En la romería actual, desarrollada a la usanza tradicional con el consiguiente traslado, el sábado, de la imagen desde el pueblo hasta su ermita para regresar el domingo a Aroche, es de reseñar el considerable número de caballistas que acompañan a la hermandad; siguiendo en este aspecto la costumbre, muy enraizada en las comarcas onubenses del Andévalo y la Sierra, del fuerte protagonismo de los caballos en estos rituales.

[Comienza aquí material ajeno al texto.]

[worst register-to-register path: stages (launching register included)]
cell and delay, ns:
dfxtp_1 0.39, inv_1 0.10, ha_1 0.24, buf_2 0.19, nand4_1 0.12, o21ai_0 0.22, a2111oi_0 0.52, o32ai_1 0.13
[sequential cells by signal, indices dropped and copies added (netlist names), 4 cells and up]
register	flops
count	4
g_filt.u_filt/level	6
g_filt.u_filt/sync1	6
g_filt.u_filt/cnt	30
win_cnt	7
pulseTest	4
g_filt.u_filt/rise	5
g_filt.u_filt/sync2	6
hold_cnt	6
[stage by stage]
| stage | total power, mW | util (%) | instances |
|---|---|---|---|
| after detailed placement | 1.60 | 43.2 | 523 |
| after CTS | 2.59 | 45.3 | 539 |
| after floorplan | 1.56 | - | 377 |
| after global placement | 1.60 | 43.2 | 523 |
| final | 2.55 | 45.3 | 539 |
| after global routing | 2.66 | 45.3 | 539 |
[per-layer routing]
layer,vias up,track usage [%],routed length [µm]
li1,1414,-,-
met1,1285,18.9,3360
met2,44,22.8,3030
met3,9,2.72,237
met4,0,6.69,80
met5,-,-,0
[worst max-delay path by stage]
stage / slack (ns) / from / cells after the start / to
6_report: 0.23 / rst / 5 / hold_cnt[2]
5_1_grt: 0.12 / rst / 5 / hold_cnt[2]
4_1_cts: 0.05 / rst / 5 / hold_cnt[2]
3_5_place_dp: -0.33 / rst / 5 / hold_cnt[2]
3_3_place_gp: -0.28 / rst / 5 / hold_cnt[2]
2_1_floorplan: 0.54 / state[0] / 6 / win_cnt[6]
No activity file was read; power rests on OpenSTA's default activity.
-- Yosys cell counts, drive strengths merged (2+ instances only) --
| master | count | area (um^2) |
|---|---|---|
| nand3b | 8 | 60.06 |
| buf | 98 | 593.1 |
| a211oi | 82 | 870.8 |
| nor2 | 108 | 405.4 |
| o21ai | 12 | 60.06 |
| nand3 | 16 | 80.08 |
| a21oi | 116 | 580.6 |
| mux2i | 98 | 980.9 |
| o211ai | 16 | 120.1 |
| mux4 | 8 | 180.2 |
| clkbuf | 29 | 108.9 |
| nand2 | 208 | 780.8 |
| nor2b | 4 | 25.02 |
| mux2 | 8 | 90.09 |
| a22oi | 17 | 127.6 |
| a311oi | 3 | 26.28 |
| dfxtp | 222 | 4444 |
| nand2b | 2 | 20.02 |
<file path="src/rtl/hazard_pkg.sv">
// Shared types and constants for the pipeline hazard controller.
// Holds the FSM state encoding, the legal parameter ranges and the control bundle.
package hazard_pkg;

    typedef enum logic [1:0] {
        IDLE,
        LU_STALL,
        MC_BUSY
    } hz_state_t;

    localparam int unsigned LU_STALL_MIN = 1;
    localparam int unsigned LU_STALL_MAX = 3;
    localparam int unsigned MC_LAT_MIN   = 2;
    localparam int unsigned MC_LAT_MAX   = 32;

    // Wide enough for the largest reload value, MC_LAT_MAX-2.
    localparam int unsigned REM_W = $clog2(MC_LAT_MAX);

    typedef struct packed {
        logic stall_if;
        logic stall_ex;
        logic stall_mem;
        logic flush_ifid;
        logic flush_idex;
        logic bubble_exmem;
    } hz_ctrl_t;

    function automatic logic src_hit(
        input logic       used,
        input logic [7:0] src,
        input logic [7:0] dst
    );
        return used && (src == dst);
    endfunction

endpackage

</file>
<file path="src/rtl/hazard_stall_timer.sv">
// Remaining-cycle counter shared by the load-use and multi-cycle stall sequences.
// Load has priority over decrement; the counter never decrements below zero.
module hazard_stall_timer
    import hazard_pkg::*;
#(
    parameter int unsigned W = REM_W
) (
    input  logic         clk,
    input  logic         rst_n,
    input  logic         load,
    input  logic [W-1:0] value,
    input  logic         dec,
    output logic [W-1:0] rem,
    output logic         last
);

    always_ff @(posedge clk or negedge rst_n) begin
        if (!rst_n) begin
            rem <= '0;
        end else if (load) begin
            rem <= value;
        end else if (dec && (rem != '0)) begin
            rem <= rem - 1'b1;
        end
    end

    assign last = (rem == W'(1));

endmodule

</file>
<file path="src/rtl/hazard_ctrl_unit.sv">
// Pipeline hazard controller: load-use stalls, multi-cycle EX stalls, taken-branch
// flushes and memory freeze, plus a saturating stall-cycle counter.
module hazard_ctrl_unit
    import hazard_pkg::*;
#(
    parameter int unsigned REG_AW       = 5,
    parameter int unsigned LU_STALL_CYC = 1,
    parameter int unsigned MC_LAT       = 4,
    parameter int unsigned CNT_W        = 16
) (
    input  logic              clk,
    input  logic              rst_n,
    input  logic [REG_AW-1:0] rs1_id,
    input  logic [REG_AW-1:0] rs2_id,
    input  logic              rs1_used_id,
    input  logic              rs2_used_id,
    input  logic [REG_AW-1:0] rd_ex,
    input  logic              regwrite_ex,
    input  logic              memread_ex,
    input  logic              mc_start_ex,
    input  logic              branch_taken_ex,
    input  logic              dmem_ready,
    output logic              stall_if,
    output logic              stall_ex,
    output logic              stall_mem,
    output logic              flush_ifid,
    output logic              flush_idex,
    output logic              bubble_exmem,
    output logic              busy,
    output logic [CNT_W-1:0]  stall_cnt
);

    generate
        if (LU_STALL_CYC < LU_STALL_MIN || LU_STALL_CYC > LU_STALL_MAX) begin : g_bad_lu
            $error("hazard_ctrl_unit: LU_STALL_CYC out of range");
        end
        if (MC_LAT < MC_LAT_MIN || MC_LAT > MC_LAT_MAX) begin : g_bad_mc
            $error("hazard_ctrl_unit: MC_LAT out of range");
        end
        if (REG_AW < 1 || REG_AW > 8) begin : g_bad_aw
            $error("hazard_ctrl_unit: REG_AW out of range");
        end
        if (CNT_W < 1) begin : g_bad_cnt
            $error("hazard_ctrl_unit: CNT_W must be positive");
        end
    endgenerate

    localparam logic [REM_W-1:0] LU_RELOAD = REM_W'(LU_STALL_CYC - 1);
    localparam logic [REM_W-1:0] MC_RELOAD = REM_W'(MC_LAT - 2);
    localparam bit               LU_MULTI  = (LU_STALL_CYC >= 2);
    localparam bit               MC_MULTI  = (MC_LAT >= 3);

    hz_state_t        state;
    hz_state_t        state_next;
    logic             freeze;
    logic             lu_hazard;
    logic             tmr_load;
    logic [REM_W-1:0] tmr_value;
    logic             tmr_dec;
    logic [REM_W-1:0] rem;
    logic             rem_last;
    hz_ctrl_t         ctrl;

    assign freeze = !dmem_ready;

    assign lu_hazard = memread_ex && regwrite_ex && (rd_ex != '0) &&
                       (src_hit(rs1_used_id, 8'(rs1_id), 8'(rd_ex)) ||
                        src_hit(rs2_used_id, 8'(rs2_id), 8'(rd_ex)));

    hazard_stall_timer #(
        .W (REM_W)
    ) u_timer (
        .clk   (clk),
        .rst_n (rst_n),
        .load  (tmr_load),
        .value (tmr_value),
        .dec   (tmr_dec),
        .rem   (rem),
        .last  (rem_last)
    );

    always_ff @(posedge clk or negedge rst_n) begin
        if (!rst_n) begin
            state <= IDLE;
        end else begin
            state <= state_next;
        end
    end

    // A freeze leaves state and timer untouched; every other input is ignored then.
    always_comb begin
        state_next = state;
        tmr_load   = 1'b0;
        tmr_value  = '0;
        tmr_dec    = 1'b0;
        if (!freeze) begin
            unique case (state)
                IDLE: begin
                    if (branch_taken_ex) begin
                        state_next = IDLE;
                    end else if (mc_start_ex) begin
                        if (MC_MULTI) begin
                            state_next = MC_BUSY;
                            tmr_load   = 1'b1;
                            tmr_value  = MC_RELOAD;
                        end
                    end else if (lu_hazard) begin
                        if (LU_MULTI) begin
                            state_next = LU_STALL;
                            tmr_load   = 1'b1;
                            tmr_value  = LU_RELOAD;
                        end
                    end
                end
                LU_STALL, MC_BUSY: begin
                    if (rem_last) begin
                        state_next = IDLE;
                    end else begin
                        tmr_dec = 1'b1;
                    end
                end
                default: state_next = IDLE;
            endcase
        end
    end

    always_comb begin
        ctrl = '0;
        if (freeze) begin
            ctrl.stall_if  = 1'b1;
            ctrl.stall_ex  = 1'b1;
            ctrl.stall_mem = 1'b1;
        end else begin
            unique case (state)
                IDLE: begin
                    if (branch_taken_ex) begin
                        ctrl.flush_ifid = 1'b1;
                        ctrl.flush_idex = 1'b1;
                    end else if (mc_start_ex) begin
                        ctrl.stall_if     = 1'b1;
                        ctrl.stall_ex     = 1'b1;
                        ctrl.bubble_exmem = 1'b1;
                    end else if (lu_hazard) begin
                        ctrl.stall_if   = 1'b1;
                        ctrl.flush_idex = 1'b1;
                    end
                end
                LU_STALL: begin
                    ctrl.stall_if   = 1'b1;
                    ctrl.flush_idex = 1'b1;
                end
                MC_BUSY: begin
                    ctrl.stall_if     = 1'b1;
                    ctrl.stall_ex     = 1'b1;
                    ctrl.bubble_exmem = 1'b1;
                end
                default: ctrl = '0;
            endcase
        end
    end

    // Outputs are gated by rst_n so they drop at once, not at the next edge.
    assign stall_if     = rst_n && ctrl.stall_if;
    assign stall_ex     = rst_n && ctrl.stall_ex;
    assign stall_mem    = rst_n && ctrl.stall_mem;
    assign flush_ifid   = rst_n && ctrl.flush_ifid;
    assign flush_idex   = rst_n && ctrl.flush_idex;
    assign bubble_exmem = rst_n && ctrl.bubble_exmem;
    assign busy         = rst_n && (state != IDLE);

    always_ff @(posedge clk or negedge rst_n) begin
        if (!rst_n) begin
            stall_cnt <= '0;
        end else if (stall_if && (stall_cnt != '1)) begin
            stall_cnt <= stall_cnt + 1'b1;
        end
    end

endmodule

</file>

También hay que destacar la notable calidad arquitectónica del santuario, en origen dedicado a San Pedro de la Zarza. Ubicado a tres km. de la población, en el paraje conocido como los Llanos de la Belleza, junto al río Chanza, se levanta sobre las ruinas de la ciudad romana de Turóbrigra. Construida entre los siglos XIII al XV, la ermita de San Mamés está considerada uno de los mejores ejemplos de la arquitectura gótico-mudéjar de la provincia de Huelva, sobresaliendo de su fábrica la ventana geminada del ábside y una de su puertas laterales, enmarcadas por alfices que contienen la elaborada composición de unos vanos con arcos ojivales a los que se superponen otros arcos ornamentales polibulados. En su interior, son igualmente destacables los restos conservados de pinturas murales medievales. En el exterior, adosada a lo largo de su fachada y parte de sus paredes laterales, conserva una interesante galería, abiertaen una hilera de arcos carpaneles que, según la tradición oral conservada y la denominación de "tiendas" que siguen recibiendo los arcos, apunta a la actividad comercial que en otros tiempos debe desarrollarse con motivo de la romería. Un ritual que, en nuestros días, se sigue caracterizando por la afluencia de un importante número de romeros, procedentes tanto de Aroche como de las poblaciones vecinas. [ Juan Agudo Torrico ].